==> config.mk <==
export PLATFORM = sky130hd
export DESIGN_NAME = spi_master_slave_port
export DESIGN_NICKNAME = d
export VERILOG_FILES = /design/src/spi_port_pkg.sv /design/src/spi_master_slave_port.sv /design/src/spi_pin_sync.sv
export VERILOG_INCLUDE_DIRS = /design/src
export SDC_FILE = /design/constraint.sdc
export NUM_CORES = 1
export LEC_CHECK = 0
export CORE_MARGIN = 4
export CORE_UTILIZATION = 63
export DETAILED_ROUTE_END_ITERATION = 7
export DONT_BUFFER_PORTS = 1
export GPL_TIMING_DRIVEN = 1
export HOLD_SLACK_MARGIN = 0.1
export PLACE_DENSITY_LB_ADDON = 0.2
export SLEW_MARGIN = 20
export SYNTH_ARGS = -nofsm -noshare
export SYNTH_HDL_FRONTEND = slang
export SYNTH_SLANG_ARGS = --single-unit
==> constraint.sdc <==
create_clock -name clk -period 2.4 [get_ports clk]
set_clock_uncertainty 0.15 [all_clocks]
set_input_delay 0.12 -clock clk [delete_from_list [all_inputs] [get_ports clk]]
set_output_delay 0.12 -clock clk [all_outputs]
set_load 0.05 [all_outputs]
• • • • •
Work to be completed: The lines you need are those containing "constraint"; find them in the records and copy them.

Output below:
export SDC_FILE = /design/constraint.sdc
==> constraint.sdc <==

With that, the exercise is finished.